Less than a week after his campaign reboot, the new and improved Donald Trump is attempting a very difficult maneuver: alienating Latino voters even further, while potentially enraging his base by softening his cartoonishly tough stance against illegal immigration.
Over the weekend, there were reports that in his first meeting with his Hispanic advisory council, Trump suggested that he would unveil a plan to make millions of undocumented immigrants legal residents. This sparked immediate accusations of flip-flopping, since an extreme stance against illegal immigration is the closest thing Trump has to a policy proposal. Yesterday afternoon, Trump canceled a major speech on immigration scheduled for later in the week, and said, cryptically, that he’s trying to find “a really fair, but firm” way to address the immigration issue.
Trump insisted he was not reversing his position, but on The O’Reilly Factor he revealed that months of talk about a “deportation force” whisking 11 million people out of the country might have been a tantalizing illusion, not unlike Trump Steaks.
The first part of his plan sounded familiar. “The first thing we’re going to do, if and when I win, is we’re going to get rid of all of the bad ones,” Trump said. “We’ve got gang members, we have killers, we have a lot of bad people that have to get out of this country. We’re going to get them out, and the police know who they are. They’re known by law enforcement who they are.

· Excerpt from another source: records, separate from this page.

**src/rtl/axi_write_vector_pkg.sv**
```systemverilog
// ------------------------------------------------------------------
// axi_vector_pkg : FSM states and chunk math shared by vector blocks. Rev 1.0
// ------------------------------------------------------------------
`default_nettype none

package axi_vector_pkg;

  typedef enum logic [1:0] {
    IDLE = 2'd0,
    SEND = 2'd1,
    DONE = 2'd2
  } vec_state_t;

  // ceil(len / w) for len >= 0, w >= 1
  function automatic int chunk_count(input int len, input int w);
    return (len + w - 1) / w;
  endfunction

endpackage

`default_nettype wire

```
**src/rtl/axi_write_vector_if.sv**
```systemverilog
// ------------------------------------------------------------------
// axi_stream_if : minimal AXI-Stream bundle (tdata/tvalid/tlast/tready). Rev 1.0
// ------------------------------------------------------------------
`default_nettype none

interface axi_stream_if #(
  parameter int DATA_WIDTH = 8
) ();

  logic [DATA_WIDTH-1:0] tdata;
  logic                  tvalid;
  logic                  tlast;
  logic                  tready;

  modport master (output tdata, output tvalid, output tlast, input tready);
  modport slave  (input tdata, input tvalid, input tlast, output tready);

endinterface

`default_nettype wire

```
**src/rtl/axi_write_vector.sv**
```systemverilog
// ------------------------------------------------------------------
// axi_write_vector : serialises a captured bit vector into AXI-Stream beats. Rev 1.0
// ------------------------------------------------------------------
`default_nettype none

module axi_write_vector
  import axi_vector_pkg::*;
#(
  parameter int MAX_VEC_LENGTH = 64,
  parameter int AXI_DATA_WIDTH = 8
) (
  input  logic                                clk,
  input  logic                                rst_n,
  input  logic                                start,
  input  logic [$clog2(MAX_VEC_LENGTH+1)-1:0] vec_length,
  input  logic [MAX_VEC_LENGTH-1:0]           vec,
  axi_stream_if.master                        data_out,
  output logic                                busy,
  output logic                                done
);

  localparam int LEN_W      = $clog2(MAX_VEC_LENGTH + 1);
  localparam int W          = AXI_DATA_WIDTH;
  localparam int MAX_CHUNKS = chunk_count(MAX_VEC_LENGTH, W);
  localparam int CNT_W      = (MAX_CHUNKS > 1) ? $clog2(MAX_CHUNKS) : 1;
  localparam int PAD_W      = MAX_CHUNKS * W;

  vec_state_t       state;
  logic [PAD_W-1:0] vec_reg;
  logic [CNT_W-1:0] beat_cnt;
  logic [CNT_W-1:0] last_idx;
  logic [CNT_W-1:0] next_cnt;
  logic [LEN_W-1:0] len_clamped;
  logic [PAD_W-1:0] vec_masked;
  int               n_beats;
  logic             handshake;

  // Bits at or above the clamped length are zeroed once at capture time,
  // so every later beat is a plain slice of vec_reg.
  always_comb begin
    len_clamped = (int'(vec_length) > MAX_VEC_LENGTH) ? LEN_W'(MAX_VEC_LENGTH) : vec_length;
    vec_masked  = '0;
    for (int i = 0; i < MAX_VEC_LENGTH; i++) begin
      vec_masked[i] = vec[i] & (i < int'(len_clamped));
    end
    n_beats   = chunk_count(int'(len_clamped), W);
    next_cnt  = beat_cnt + 1'b1;
    handshake = data_out.tvalid && data_out.tready;
  end

  always_ff @(posedge clk) begin
    if (!rst_n) begin
      state           <= IDLE;
      vec_reg         <= '0;
      beat_cnt        <= '0;
      last_idx        <= '0;
      data_out.tdata  <= '0;
      data_out.tvalid <= 1'b0;
      data_out.tlast  <= 1'b0;
      busy            <= 1'b0;
      done            <= 1'b0;
    end else begin
      case (state)
        IDLE: begin
          if (start) begin
            vec_reg  <= vec_masked;
            last_idx <= CNT_W'(n_beats - 1);
            beat_cnt <= '0;
            busy     <= 1'b1;
            if (len_clamped == '0) begin
              state <= DONE;
              done  <= 1'b1;
            end else begin
              state           <= SEND;
              data_out.tvalid <= 1'b1;
              data_out.tdata  <= vec_masked[W-1:0];
              data_out.tlast  <= (n_beats == 1);
            end
          end
        end
        SEND: begin
          if (handshake) begin
            if (beat_cnt == last_idx) begin
              state           <= DONE;
              data_out.tvalid <= 1'b0;
              data_out.tlast  <= 1'b0;
              data_out.tdata  <= '0;
              done            <= 1'b1;
            end else begin
              beat_cnt       <= next_cnt;
              data_out.tdata <= vec_reg[int'(next_cnt)*W +: W];
              data_out.tlast <= (next_cnt == last_idx);
            end
          end
        end
        DONE: begin
          state <= IDLE;
          done  <= 1'b0;
          busy  <= 1'b0;
        end
        default: state <= IDLE;
      endcase
    end
  end

endmodule

`default_nettype wire

```
**src/flat_wrapper.sv**
```systemverilog
// flat-port wrapper written by rule: the top's interface ports become plain ports
module axi_write_vector_flat import axi_vector_pkg::*;
#(
  parameter int MAX_VEC_LENGTH = 64,
  parameter int AXI_DATA_WIDTH = 8
)
  (clk, rst_n, start, vec_length, vec, busy, done, data_out_tdata, data_out_tvalid, data_out_tlast, data_out_tready);
  axi_stream_if #(.DATA_WIDTH((8))) data_out_i ();
  input  logic clk;
  input  logic rst_n;
  input  logic start;
  input  logic [$clog2(MAX_VEC_LENGTH+1)-1:0] vec_length;
  input  logic [MAX_VEC_LENGTH-1:0] vec;
  output logic busy;
  output logic done;
  output wire logic [$bits(data_out_i.tdata)-1:0] data_out_tdata;
  output wire logic [$bits(data_out_i.tvalid)-1:0] data_out_tvalid;
  output wire logic [$bits(data_out_i.tlast)-1:0] data_out_tlast;
  input wire logic [$bits(data_out_i.tready)-1:0] data_out_tready;
  assign data_out_tdata = data_out_i.tdata;
  assign data_out_tvalid = data_out_i.tvalid;
  assign data_out_tlast = data_out_i.tlast;
  assign data_out_i.tready = data_out_tready;
  axi_write_vector #(.MAX_VEC_LENGTH(MAX_VEC_LENGTH), .AXI_DATA_WIDTH(AXI_DATA_WIDTH)) u_core (.clk(clk), .rst_n(rst_n), .start(start), .vec_length(vec_length), .vec(vec), .data_out(data_out_i), .busy(busy), .done(done));
endmodule
```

We don’t do anything. They go around killing people and hurting people, and they’re going to be out of this country so fast your head will spin. We have existing laws that allow you to do that.”

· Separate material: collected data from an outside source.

==> src/rtl/stopwatch_pkg.sv <==
// Shared types and default sizing for the stopwatch core.
// Imported by stopwatch_lap and lap_fifo.
package stopwatch_pkg;

  typedef enum logic [1:0] {
    SW_IDLE  = 2'd0,
    SW_RUN   = 2'd1,
    SW_PAUSE = 2'd2
  } sw_state_t;

  localparam int CNT_W_DEF     = 14;
  localparam int TICK_DIV_DEF  = 10;
  localparam int LAP_DEPTH_DEF = 4;
  localparam int WRAP_DEF      = 1;

endpackage

==> src/rtl/lap_fifo.sv <==
// First-word-fall-through FIFO holding captured lap counts.
// Head reads as zero while empty so lap_data idles low.
module lap_fifo
  import stopwatch_pkg::*;
#(
  parameter int WIDTH = CNT_W_DEF,
  parameter int DEPTH = LAP_DEPTH_DEF
) (
  input  logic             clk,
  input  logic             rst,
  input  logic             flush,
  input  logic             push,
  input  logic [WIDTH-1:0] din,
  input  logic             pop,
  output logic [WIDTH-1:0] dout,
  output logic             full,
  output logic             empty
);

  localparam int AW = (DEPTH > 1) ? $clog2(DEPTH) : 1;
  localparam int CW = $clog2(DEPTH + 1);
  localparam logic [AW-1:0] LAST = AW'(DEPTH - 1);

  logic [WIDTH-1:0] mem [DEPTH];
  logic [AW-1:0]    rd;
  logic [AW-1:0]    wr;
  logic [CW-1:0]    cnt;
  logic             do_push;
  logic             do_pop;

  assign empty   = (cnt == '0);
  assign full    = (cnt == CW'(DEPTH));
  assign do_pop  = pop && !empty;
  assign do_push = push && (!full || do_pop);
  assign dout    = empty ? '0 : mem[rd];

  function automatic logic [AW-1:0] nxt(
    input logic [AW-1:0] p
  );
    return (p == LAST) ? '0 : p + 1'b1;
  endfunction

  always_ff @(posedge clk) begin
    if (rst || flush) begin
      rd  <= '0;
      wr  <= '0;
      cnt <= '0;
    end else begin
      if (do_push) wr <= nxt(wr);
      if (do_pop)  rd <= nxt(rd);
      unique case ({do_push, do_pop})
        2'b10:   cnt <= cnt + 1'b1;
        2'b01:   cnt <= cnt - 1'b1;
        default: ;
      endcase
    end
  end

  // Full with a same-cycle pop overwrites the slot being read out.
  always_ff @(posedge clk) begin
    if (do_push) mem[wr] <= din;
  end

endmodule

==> src/rtl/stopwatch_lap.sv <==
// Stopwatch with prescaler, wrap/saturate overflow and lap FIFO.
// Lap FIFO is built only when STOPWATCH_LAP_EN is defined.
module stopwatch_lap
  import stopwatch_pkg::*;
#(
  parameter int CNT_W     = CNT_W_DEF,
  parameter int TICK_DIV  = TICK_DIV_DEF,
  parameter int LAP_DEPTH = LAP_DEPTH_DEF,
  parameter int WRAP      = WRAP_DEF
) (
  input  logic             clk,
  input  logic             rst,
  input  logic             start,
  input  logic             stop,
  input  logic             clear,
  input  logic             lap,
  input  logic             lap_ready,
  output logic [CNT_W-1:0] count,
  output logic             running,
  output logic             overflow,
  output logic             lap_valid,
  output logic [CNT_W-1:0] lap_data,
  output logic             lap_drop
);

  localparam int PW = (TICK_DIV > 1) ? $clog2(TICK_DIV) : 1;
  localparam logic [PW-1:0] PMAX = PW'(TICK_DIV - 1);

  sw_state_t     state;
  sw_state_t     state_n;
  logic [PW-1:0] presc;
  logic          run_go;
  logic          tick;

  always_ff @(posedge clk) begin
    if (rst) state <= SW_IDLE;
    else     state <= state_n;
  end

  always_comb begin
    state_n = state;
    unique case (1'b1)
      clear:
        state_n = SW_IDLE;
      !clear && stop:
        if (state == SW_RUN) state_n = SW_PAUSE;
      !clear && !stop && start:
        state_n = SW_RUN;
      default: ;
    endcase
  end

  assign running = (state == SW_RUN);
  assign run_go  = running && !clear && !stop;
  assign tick    = run_go && (presc == PMAX);

  // Prescaler holds outside RUN so a resume keeps its phase.
  always_ff @(posedge clk) begin
    if (rst || clear) begin
      presc    <= '0;
      count    <= '0;
      overflow <= 1'b0;
    end else if (run_go) begin
      presc <= tick ? '0 : presc + 1'b1;
      if (tick) begin
        if (count == '1) begin
          overflow <= 1'b1;
          if (WRAP != 0) count <= '0;
        end else begin
          count <= count + 1'b1;
        end
      end
    end
  end

`ifdef STOPWATCH_LAP_EN
  logic push;
  logic full;
  logic empty;

  assign push      = lap && !clear && (state != SW_IDLE);
  assign lap_valid = !empty;

  lap_fifo #(
    .WIDTH (CNT_W),
    .DEPTH (LAP_DEPTH)
  ) u_fifo (
    .clk   (clk),
    .rst   (rst),
    .flush (clear),
    .push  (push),
    .din   (count),
    .pop   (lap_ready),
    .dout  (lap_data),
    .full  (full),
    .empty (empty)
  );

  always_ff @(posedge clk) begin
    if (rst || clear) lap_drop <= 1'b0;
    else lap_drop <= push && full && !lap_ready;
  end
`else
  wire unused_lap = &{1'b0, lap, lap_ready};

  assign lap_valid = 1'b0;
  assign lap_data  = '0;
  assign lap_drop  = 1'b0;
`endif

endmodule
==> config.mk <==
export PLATFORM = sky130hd
export DESIGN_NAME = stopwatch_lap
export DESIGN_NICKNAME = d
export VERILOG_FILES = /design/src/rtl/stopwatch_pkg.sv /design/src/rtl/lap_fifo.sv /design/src/rtl/stopwatch_lap.sv
export SDC_FILE = /design/constraint.sdc
export NUM_CORES = 1
export LEC_CHECK = 0
export CAP_MARGIN = 20
export CORE_MARGIN = 1
export CORE_UTILIZATION = 44
export DETAILED_ROUTE_END_ITERATION = 12
export PLACE_DENSITY = 0.78
export SLEW_MARGIN = 20
export SYNTH_ARGS = -nofsm -noshare
export SYNTH_HDL_FRONTEND = slang
export SYNTH_SLANG_ARGS = --single-unit
==> constraint.sdc <==
create_clock -name clk -period 2.4 [get_ports clk]
set_input_delay 0.36 -clock clk [delete_from_list [all_inputs] [get_ports clk]]
set_output_delay 0.36 -clock clk [all_outputs]
set_load 0.01 [all_outputs]
==> results.toml <==
[sta]
fin_skew_ns = 0.004237
max_freq_mhz = 454.2
period_share = 0.9173
fin_crit_ns = 2.202
rsz0062_at_grt = "false"
drv_slew = 0
finalSetupViolCount = 0
hold_violations = 0

[flow_run]
maxCapViolCount = 0

[floorplanning]
dieArea_um2 = 2807
ios = 39
initial_utilization = 0.4616
core-area_um2 = 2477
die_h_um = 52.98
die_x_um = 52.98
rows = 18

[grt]
grt_max_degree = 13
grt_remaining_overflow = 0
grt_pass1_vias = 902
antenna_found_initial = 0
grt_pass1_wl_mm = 3.622
track_usage = 0.1778

[routing]
drcViolationCount = 0
num_vias = 1007
ant_nets = 0
dr.pass1.iters = 4
wire_per_inst_um = 11.67
drt_iter0_drc = 27
routed_wl_mm = 2.299
viasPerCell = 5.112

[critical_path]
arrival_ns = 2.44
crit_path_start_kind = "primary input"
criticalPathCategory = "in2reg"
crit_fanout = 4
critPathRequiredTime_ns = 2.63
end_kind = "flop"

[power_and_ir_drop]
share_comb_of_total_power = 0.065
p_total_w = 0.0005574
vdd_ir_drop_max_mv = 0.3134
p_int_w = 0.0004245
switching_share = 0.2384
clock_power_share = 0.307
seq_power_share = 0.628
p_per_area_nw_per_um2 = 398.8
total_leakage_power_nw = 0.4738
p_sw_w = 0.0001329

[synthesis]
yosys_register_bits = 21
post-synth-top-area-cell = "dfxtp_1"
ys_seq_area_frac = 0.3676
syn_avg_cell_area_um2 = 8.227
ys_types = 33
syn_area_um2 = 1144
synth.top_cell.area_share = 0.3676
synthCells = 139
synth.area.top_cells = "dfxtp_1 (37%), buf_4 (11%), nor2_1 (5.6%), xnor2_1 (5.4%), a21oi_1 (3.9%)"
ys_warn_count = 0

[final_layout]
multi_input_area_um2 = 629.4
fillers = 236
num_antenna_cells = 0
syn2layout_area_growth_pct = 22.21
fin_util = 0.5641
finalNetCount = 178
drive_gt1_frac = 0.09581
layout.area.seq_um2 = 420.4

[cts]
cts_setup_buffers = 0
cts.repair.resized = 0
clockBufferDepth = 2
clk_pin_slew_ns = 0.12
clock_latency_ns = 0.30
cts.sinks = 21
cts_hold_buffers = 0
numCtsBuffers = 3
cts_tree = "built"
cts.htree.levels = 1
clockRootBuffer = "clkbuf_4"

[status]
status = "completed"

[placement]
port_buffers = 20
dp_hpwl_mm = 1.819
place.gp.congestion = 0.7906

[hold_path]
holdCritPathClass = "reg2reg"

But what about everyone else? “What people don’t know is that Obama got tremendous numbers of people out of the country,” Trump said. “Bush, the same thing. Lots of people were brought out of the country with the existing laws. Well, I’m going to do the same thing.” Later in the interview he added, “As far as the rest, we’re going to go through the process, like they are now, perhaps with a lot more energy, and we’re going to do it only through the system of laws.”
So, as the Washington Post notes, Trump’s big plan is to do what Obama’s doing — targeting “felons, not families” for deportation — but he’ll give it “a lot more energy.” When Bill O’Reilly suggested setting up detention centers to hold people awaiting immigration hearings, Trump said repeatedly that he is not in favor of that. “I’m not talking about detention centers,” he said. “I have very, very good relationships with a lot of people, a lot of Hispanic people. We’re talking about it.”
Apparently Trump has his doubts, because later on Monday night, he tested his relationship with Hispanic voters. Initially, it looked like Trump was getting back to basics at his rally in Akron, Ohio. “We’re going to build a wall folks, don’t worry, we’re going to build a wall,” he said. “That wall will go up so fast, your head will spin.”
But then, Trump abandoned his prepared remarks, telling Hispanic voters that their lives are so bad right now that there’s really no risk in giving Trump a shot at the presidency. “Our government has totally failed our African American friends, our
Hispanic friends, and the people of our country. Period,” Trump told the mostly white crowd. “The Democrats
have failed completely in the inner cities.” He elaborated:
Poverty. Rejection. Horrible education. No housing, no homes, no ownership. Crime at levels that nobody has seen. You can go to war zones in countries that we are fighting and it’s safer than living in some of our inner cities that are run by the Democrats. And I ask you this, I ask you this — crime, all of the problems — to the African Americans, who I employ so many, so many people, to the Hispanics, tremendous people: What the hell do you have to lose? Give me a chance. I’ll straighten it out. I’ll straighten it out. What do you have to lose?
… Look, it is a disaster the way African Americans are living, in many cases, and, in many cases, the way Hispanics are living, and I say it with such a deep-felt feeling: What do you have to lose? I will straighten it out. I’ll bring jobs back. We’ll bring spirit back. We’ll get rid of the crime. You’ll be able to walk down the street without getting shot. Right now, you walk down the street, you get shot. Look at the statistics. We’ll straighten it out. If you keep voting for the same failed politicians, you will keep getting the same results. They don’t care about you. They just like you once every four years — get your vote and then they say: “Bye, bye!”
If that sounds like something you’ve heard before, that’s because Trump has faced criticism in recent days for trying to win over black voters by telling them that their lives are horrible. Presumably his many Latino friends will not take kindly to his suggestion that they too live in American war zones where they’re constantly shot just for walking down the street. Then again, the roughly 26 percent of Hispanic voters leaning toward Trump stuck with him after he called undocumented immigrants “criminals, drug dealers, and rapists,” so maybe they don’t mind playing the victim in Trump’s American dystopia for a change.